▶ _Required action_
Look for the word "multi" in the material below, then report each line where it occurs.

▶ _Data_
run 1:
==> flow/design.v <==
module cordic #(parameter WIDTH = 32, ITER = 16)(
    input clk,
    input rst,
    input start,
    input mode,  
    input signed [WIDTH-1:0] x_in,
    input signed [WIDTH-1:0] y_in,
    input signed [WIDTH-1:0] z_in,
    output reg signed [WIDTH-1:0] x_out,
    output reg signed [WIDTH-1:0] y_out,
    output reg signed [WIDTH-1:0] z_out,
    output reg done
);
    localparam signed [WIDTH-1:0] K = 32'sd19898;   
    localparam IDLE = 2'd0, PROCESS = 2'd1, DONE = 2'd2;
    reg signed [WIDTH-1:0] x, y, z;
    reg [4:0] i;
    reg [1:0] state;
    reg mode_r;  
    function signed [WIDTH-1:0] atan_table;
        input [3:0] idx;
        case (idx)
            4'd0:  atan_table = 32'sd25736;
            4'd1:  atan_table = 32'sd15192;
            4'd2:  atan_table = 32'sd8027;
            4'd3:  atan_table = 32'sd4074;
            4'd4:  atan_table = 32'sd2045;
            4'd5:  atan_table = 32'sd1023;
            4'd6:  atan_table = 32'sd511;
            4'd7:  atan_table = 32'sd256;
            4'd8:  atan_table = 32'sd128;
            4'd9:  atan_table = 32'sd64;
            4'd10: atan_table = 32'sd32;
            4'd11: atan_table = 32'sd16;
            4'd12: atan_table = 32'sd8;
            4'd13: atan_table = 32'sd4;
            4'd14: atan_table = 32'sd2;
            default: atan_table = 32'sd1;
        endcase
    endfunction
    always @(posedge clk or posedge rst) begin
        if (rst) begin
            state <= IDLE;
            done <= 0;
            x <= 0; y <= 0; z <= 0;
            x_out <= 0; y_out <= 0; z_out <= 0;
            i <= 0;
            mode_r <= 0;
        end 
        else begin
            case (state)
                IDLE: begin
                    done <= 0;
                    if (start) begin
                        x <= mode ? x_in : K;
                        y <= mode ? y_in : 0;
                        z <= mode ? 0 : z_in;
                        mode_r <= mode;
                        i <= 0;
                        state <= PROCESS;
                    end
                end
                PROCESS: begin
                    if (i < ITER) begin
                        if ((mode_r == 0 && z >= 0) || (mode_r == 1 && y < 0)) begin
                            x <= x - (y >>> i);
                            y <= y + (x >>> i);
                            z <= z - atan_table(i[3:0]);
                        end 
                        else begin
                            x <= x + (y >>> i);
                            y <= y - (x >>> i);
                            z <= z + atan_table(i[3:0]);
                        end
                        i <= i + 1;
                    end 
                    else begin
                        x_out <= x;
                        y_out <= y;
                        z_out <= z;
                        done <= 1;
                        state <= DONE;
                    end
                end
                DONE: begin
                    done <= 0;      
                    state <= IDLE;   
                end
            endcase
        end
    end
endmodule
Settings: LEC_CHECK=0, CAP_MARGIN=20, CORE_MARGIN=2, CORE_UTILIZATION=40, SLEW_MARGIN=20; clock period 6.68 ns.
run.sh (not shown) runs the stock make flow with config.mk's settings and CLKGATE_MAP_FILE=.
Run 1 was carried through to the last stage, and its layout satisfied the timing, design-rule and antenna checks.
* * *
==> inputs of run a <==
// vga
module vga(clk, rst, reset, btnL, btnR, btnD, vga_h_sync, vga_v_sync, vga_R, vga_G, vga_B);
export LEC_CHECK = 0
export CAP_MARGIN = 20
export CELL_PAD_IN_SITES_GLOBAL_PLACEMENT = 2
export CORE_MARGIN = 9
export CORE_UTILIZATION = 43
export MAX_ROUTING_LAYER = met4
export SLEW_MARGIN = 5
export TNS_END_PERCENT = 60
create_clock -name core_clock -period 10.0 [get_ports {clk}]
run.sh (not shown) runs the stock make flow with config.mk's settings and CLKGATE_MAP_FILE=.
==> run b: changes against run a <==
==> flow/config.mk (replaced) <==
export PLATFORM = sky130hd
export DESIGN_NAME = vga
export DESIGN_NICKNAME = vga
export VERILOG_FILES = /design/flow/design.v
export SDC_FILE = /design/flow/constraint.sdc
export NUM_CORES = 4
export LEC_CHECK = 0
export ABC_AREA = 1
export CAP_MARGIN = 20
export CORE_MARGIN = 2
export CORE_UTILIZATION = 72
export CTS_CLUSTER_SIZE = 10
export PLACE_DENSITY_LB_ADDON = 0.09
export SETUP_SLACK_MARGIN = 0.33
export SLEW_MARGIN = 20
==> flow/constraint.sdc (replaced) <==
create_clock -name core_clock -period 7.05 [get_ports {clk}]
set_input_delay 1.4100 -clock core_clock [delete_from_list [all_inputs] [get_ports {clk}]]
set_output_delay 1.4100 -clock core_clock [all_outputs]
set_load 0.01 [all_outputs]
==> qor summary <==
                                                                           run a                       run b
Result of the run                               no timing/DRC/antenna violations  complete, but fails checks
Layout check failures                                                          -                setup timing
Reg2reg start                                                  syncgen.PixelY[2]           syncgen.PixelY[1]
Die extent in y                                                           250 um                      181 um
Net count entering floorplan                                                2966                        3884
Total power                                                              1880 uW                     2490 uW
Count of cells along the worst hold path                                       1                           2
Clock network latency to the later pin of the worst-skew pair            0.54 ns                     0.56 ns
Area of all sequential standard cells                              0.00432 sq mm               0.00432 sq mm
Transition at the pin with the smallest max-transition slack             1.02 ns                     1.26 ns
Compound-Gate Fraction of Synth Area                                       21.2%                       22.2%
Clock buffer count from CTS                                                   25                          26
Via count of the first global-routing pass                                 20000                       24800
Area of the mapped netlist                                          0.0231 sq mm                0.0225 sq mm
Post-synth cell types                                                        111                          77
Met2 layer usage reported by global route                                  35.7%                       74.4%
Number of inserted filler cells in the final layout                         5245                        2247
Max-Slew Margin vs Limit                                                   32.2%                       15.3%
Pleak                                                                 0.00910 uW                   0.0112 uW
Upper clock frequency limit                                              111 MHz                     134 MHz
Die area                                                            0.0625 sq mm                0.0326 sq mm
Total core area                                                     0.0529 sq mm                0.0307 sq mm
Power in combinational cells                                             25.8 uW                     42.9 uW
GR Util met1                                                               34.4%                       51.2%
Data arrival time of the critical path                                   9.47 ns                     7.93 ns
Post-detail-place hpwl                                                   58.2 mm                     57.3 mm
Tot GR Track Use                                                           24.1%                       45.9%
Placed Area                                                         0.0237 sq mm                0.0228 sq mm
* * *
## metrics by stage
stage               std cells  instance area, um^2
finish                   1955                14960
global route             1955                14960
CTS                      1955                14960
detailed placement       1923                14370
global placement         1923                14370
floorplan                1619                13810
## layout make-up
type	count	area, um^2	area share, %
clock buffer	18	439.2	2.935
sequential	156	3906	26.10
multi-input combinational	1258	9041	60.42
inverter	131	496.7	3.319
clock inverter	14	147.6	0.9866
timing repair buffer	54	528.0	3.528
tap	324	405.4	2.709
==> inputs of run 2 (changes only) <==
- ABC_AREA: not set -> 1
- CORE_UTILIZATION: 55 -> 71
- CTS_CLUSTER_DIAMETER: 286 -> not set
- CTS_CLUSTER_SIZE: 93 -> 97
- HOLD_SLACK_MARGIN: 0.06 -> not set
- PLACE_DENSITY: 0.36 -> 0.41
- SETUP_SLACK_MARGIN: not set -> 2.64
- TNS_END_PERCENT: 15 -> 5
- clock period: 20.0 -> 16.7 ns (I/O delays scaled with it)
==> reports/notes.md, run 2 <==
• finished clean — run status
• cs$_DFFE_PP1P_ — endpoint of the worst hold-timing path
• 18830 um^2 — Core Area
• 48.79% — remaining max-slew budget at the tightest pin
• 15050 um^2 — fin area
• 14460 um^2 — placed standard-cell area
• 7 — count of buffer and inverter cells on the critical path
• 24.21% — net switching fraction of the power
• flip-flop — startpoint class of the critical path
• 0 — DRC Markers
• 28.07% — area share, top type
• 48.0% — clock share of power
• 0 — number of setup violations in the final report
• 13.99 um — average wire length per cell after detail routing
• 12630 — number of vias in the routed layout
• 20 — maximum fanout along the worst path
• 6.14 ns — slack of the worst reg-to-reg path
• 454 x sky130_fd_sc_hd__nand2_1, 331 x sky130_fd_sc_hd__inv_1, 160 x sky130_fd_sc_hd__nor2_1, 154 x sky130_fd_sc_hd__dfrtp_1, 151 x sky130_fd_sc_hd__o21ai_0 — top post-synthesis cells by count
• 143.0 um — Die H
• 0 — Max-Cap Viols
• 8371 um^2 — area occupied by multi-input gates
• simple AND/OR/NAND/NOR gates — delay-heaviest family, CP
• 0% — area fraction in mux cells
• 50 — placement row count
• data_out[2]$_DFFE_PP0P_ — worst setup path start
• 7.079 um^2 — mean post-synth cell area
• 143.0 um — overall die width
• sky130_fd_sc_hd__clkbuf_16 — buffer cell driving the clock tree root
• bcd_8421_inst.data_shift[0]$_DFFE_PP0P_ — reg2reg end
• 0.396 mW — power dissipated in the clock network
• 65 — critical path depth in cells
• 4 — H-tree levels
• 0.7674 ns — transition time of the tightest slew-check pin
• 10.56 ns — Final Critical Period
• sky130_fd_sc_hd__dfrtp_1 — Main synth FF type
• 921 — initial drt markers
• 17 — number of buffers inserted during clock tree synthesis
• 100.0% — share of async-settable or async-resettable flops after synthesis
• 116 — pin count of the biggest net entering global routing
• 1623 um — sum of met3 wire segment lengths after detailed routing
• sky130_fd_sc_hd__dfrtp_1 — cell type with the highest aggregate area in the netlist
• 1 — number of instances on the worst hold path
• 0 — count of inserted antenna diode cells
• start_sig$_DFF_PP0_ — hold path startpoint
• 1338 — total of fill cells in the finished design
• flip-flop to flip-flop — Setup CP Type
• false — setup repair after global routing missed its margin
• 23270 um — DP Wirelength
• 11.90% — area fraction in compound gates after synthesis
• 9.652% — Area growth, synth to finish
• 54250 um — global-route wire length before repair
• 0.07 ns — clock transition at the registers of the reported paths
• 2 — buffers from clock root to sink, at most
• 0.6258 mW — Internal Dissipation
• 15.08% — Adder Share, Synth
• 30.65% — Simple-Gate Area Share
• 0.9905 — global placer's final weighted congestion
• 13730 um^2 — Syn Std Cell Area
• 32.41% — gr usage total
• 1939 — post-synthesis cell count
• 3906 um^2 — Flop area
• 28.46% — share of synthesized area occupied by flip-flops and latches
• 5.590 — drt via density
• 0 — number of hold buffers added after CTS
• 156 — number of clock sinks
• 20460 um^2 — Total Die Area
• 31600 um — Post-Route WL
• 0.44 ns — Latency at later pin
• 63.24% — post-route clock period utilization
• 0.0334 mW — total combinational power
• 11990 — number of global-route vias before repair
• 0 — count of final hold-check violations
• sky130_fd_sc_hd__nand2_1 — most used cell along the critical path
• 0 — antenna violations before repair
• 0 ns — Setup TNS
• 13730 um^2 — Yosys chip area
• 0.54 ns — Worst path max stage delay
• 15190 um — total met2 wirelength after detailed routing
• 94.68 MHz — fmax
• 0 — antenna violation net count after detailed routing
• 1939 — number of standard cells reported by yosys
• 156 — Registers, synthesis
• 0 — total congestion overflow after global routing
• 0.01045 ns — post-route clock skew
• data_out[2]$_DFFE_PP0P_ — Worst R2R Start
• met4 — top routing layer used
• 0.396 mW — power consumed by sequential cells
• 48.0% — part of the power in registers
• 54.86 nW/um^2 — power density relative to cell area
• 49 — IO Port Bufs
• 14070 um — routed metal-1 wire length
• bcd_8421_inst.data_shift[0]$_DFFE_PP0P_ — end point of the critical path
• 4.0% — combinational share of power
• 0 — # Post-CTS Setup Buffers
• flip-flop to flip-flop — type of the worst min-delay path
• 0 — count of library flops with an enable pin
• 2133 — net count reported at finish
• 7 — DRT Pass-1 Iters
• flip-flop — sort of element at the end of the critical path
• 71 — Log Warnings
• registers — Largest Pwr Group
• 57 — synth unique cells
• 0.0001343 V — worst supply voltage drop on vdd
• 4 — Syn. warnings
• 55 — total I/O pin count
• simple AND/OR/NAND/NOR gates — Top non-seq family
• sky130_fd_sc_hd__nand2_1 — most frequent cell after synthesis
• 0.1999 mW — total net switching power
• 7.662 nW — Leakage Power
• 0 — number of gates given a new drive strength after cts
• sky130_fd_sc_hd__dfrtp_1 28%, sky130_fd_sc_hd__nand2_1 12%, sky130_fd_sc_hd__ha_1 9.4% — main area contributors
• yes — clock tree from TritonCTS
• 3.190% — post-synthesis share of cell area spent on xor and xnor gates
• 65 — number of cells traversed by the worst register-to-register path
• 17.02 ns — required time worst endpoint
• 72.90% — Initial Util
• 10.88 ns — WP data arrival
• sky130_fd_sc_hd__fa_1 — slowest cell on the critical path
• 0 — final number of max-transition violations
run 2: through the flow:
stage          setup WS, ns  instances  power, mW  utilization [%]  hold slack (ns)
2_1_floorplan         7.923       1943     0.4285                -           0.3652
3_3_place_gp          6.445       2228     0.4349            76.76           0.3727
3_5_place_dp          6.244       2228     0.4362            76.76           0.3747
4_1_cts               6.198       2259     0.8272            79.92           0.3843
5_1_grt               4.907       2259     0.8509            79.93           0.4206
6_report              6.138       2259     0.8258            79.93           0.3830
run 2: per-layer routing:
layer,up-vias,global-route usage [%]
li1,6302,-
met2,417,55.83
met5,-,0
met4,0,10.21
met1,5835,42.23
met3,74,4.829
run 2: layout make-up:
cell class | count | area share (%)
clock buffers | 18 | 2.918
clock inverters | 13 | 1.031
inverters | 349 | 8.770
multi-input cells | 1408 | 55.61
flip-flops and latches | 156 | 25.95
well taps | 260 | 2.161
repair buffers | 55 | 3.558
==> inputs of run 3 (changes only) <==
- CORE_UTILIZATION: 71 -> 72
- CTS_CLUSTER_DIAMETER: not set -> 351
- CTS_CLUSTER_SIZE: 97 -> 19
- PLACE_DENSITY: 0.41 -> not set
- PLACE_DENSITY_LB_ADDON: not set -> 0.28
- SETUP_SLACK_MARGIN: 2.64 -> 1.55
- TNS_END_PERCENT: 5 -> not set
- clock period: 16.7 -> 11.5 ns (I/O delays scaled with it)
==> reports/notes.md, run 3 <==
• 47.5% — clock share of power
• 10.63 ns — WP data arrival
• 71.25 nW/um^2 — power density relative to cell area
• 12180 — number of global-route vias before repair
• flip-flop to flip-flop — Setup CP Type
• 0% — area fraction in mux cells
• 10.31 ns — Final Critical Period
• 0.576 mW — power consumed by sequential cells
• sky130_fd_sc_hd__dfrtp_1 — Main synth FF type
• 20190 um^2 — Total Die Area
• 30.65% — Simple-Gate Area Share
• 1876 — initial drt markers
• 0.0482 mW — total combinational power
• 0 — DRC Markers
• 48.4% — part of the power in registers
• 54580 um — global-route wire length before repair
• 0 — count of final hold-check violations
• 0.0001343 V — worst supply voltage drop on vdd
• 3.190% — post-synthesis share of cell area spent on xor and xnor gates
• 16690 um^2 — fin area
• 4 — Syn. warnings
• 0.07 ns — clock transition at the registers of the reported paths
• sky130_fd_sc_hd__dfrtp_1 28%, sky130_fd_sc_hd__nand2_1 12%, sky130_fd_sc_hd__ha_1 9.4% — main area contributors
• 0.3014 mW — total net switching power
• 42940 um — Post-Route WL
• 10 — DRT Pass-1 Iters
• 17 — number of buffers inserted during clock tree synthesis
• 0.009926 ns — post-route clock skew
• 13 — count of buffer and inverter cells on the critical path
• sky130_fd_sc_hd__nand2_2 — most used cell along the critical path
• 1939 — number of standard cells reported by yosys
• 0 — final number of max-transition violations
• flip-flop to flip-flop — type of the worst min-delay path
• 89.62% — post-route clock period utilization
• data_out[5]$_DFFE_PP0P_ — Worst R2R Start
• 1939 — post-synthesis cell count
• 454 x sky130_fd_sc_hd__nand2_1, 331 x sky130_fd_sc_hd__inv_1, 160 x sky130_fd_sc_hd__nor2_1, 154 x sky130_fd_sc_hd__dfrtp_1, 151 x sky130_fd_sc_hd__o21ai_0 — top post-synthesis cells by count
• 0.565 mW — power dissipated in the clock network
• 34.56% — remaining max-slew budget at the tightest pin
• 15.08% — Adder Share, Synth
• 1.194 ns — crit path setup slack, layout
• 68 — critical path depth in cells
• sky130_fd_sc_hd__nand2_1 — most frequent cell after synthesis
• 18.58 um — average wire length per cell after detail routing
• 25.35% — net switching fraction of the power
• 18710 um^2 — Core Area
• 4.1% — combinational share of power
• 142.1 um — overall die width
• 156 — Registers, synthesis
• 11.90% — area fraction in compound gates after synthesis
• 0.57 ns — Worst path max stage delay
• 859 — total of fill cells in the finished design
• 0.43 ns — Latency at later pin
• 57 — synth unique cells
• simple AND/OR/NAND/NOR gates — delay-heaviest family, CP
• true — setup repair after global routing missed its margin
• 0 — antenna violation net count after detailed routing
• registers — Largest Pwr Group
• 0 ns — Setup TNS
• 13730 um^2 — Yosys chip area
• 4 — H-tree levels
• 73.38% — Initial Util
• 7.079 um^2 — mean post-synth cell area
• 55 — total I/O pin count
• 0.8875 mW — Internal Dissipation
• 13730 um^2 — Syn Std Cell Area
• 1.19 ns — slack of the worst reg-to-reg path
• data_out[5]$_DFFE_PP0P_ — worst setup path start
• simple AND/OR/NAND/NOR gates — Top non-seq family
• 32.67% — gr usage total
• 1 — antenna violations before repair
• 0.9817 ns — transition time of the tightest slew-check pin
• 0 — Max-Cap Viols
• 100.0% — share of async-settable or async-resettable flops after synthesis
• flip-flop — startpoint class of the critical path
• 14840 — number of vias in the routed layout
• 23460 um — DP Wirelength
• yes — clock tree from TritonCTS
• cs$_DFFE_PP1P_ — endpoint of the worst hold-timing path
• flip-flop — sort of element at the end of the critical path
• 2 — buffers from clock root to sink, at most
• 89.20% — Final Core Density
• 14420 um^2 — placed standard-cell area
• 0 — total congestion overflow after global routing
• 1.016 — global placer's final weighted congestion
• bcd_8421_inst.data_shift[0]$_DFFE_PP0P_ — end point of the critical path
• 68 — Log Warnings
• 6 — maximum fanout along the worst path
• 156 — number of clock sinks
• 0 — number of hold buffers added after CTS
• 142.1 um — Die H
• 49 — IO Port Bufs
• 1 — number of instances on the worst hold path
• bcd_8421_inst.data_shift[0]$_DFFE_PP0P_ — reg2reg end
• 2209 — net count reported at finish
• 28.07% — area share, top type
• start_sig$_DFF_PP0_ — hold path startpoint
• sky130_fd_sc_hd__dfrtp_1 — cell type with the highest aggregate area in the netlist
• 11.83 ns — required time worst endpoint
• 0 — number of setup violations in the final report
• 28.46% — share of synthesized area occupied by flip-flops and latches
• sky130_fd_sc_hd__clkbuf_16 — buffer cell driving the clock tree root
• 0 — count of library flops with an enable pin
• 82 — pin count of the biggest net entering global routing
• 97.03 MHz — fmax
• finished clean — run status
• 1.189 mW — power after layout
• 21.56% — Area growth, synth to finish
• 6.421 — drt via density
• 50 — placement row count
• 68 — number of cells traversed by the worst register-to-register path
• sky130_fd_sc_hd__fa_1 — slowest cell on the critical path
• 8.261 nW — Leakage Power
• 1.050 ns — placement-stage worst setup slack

▶ _Result for this task_
multi-input combinational	1258	9041	60.42
• 8371 um^2 — area occupied by multi-input gates
multi-input cells | 1408 | 55.61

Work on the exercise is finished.